_Directions for this task:_
Repeat exactly, please, the opening lines of the data below, through and including the line where "export LEC_CHECK = 0" sits.

_Task input:_
[Start of Attachment]

<file path="config.mk">
export PLATFORM = sky130hd
export DESIGN_NAME = music_play_string_parser_top
export DESIGN_NICKNAME = d
export VERILOG_FILES = /design/src/sv/mpsp_pkg.sv /design/src/sv/mpsp_div.sv /design/src/sv/music_play_string_parser_top.sv
export SDC_FILE = /design/constraint.sdc
export NUM_CORES = 1
export LEC_CHECK = 0
export ABC_AREA = 1
export BUFFER_PORTS_ARGS = -buffer_cell sky130_fd_sc_hd__buf_4
export CAP_MARGIN = 40
export CORE_ASPECT_RATIO = 2
export CORE_UTILIZATION = 50
export DETAILED_ROUTE_END_ITERATION = 10
export GPL_ROUTABILITY_DRIVEN = 0
export PLACE_DENSITY_LB_ADDON = 0.25
export SLEW_MARGIN = 0
export SYNTH_ARGS = -nofsm -noshare
export SYNTH_HDL_FRONTEND = slang
export SYNTH_SLANG_ARGS = --single-unit
</file>
<file path="constraint.sdc">
create_clock -name clk -period 4.42 [get_ports clk]
set_input_delay 0.442 -clock clk [delete_from_list [all_inputs] [get_ports clk]]
set_output_delay 0.442 -clock clk [all_outputs]
set_load 0.02 [all_outputs]
</file>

[End of Attachment]

_Answer:_
<file path="config.mk">
export PLATFORM = sky130hd
export DESIGN_NAME = music_play_string_parser_top
export DESIGN_NICKNAME = d
export VERILOG_FILES = /design/src/sv/mpsp_pkg.sv /design/src/sv/mpsp_div.sv /design/src/sv/music_play_string_parser_top.sv
export SDC_FILE = /design/constraint.sdc
export NUM_CORES = 1
export LEC_CHECK = 0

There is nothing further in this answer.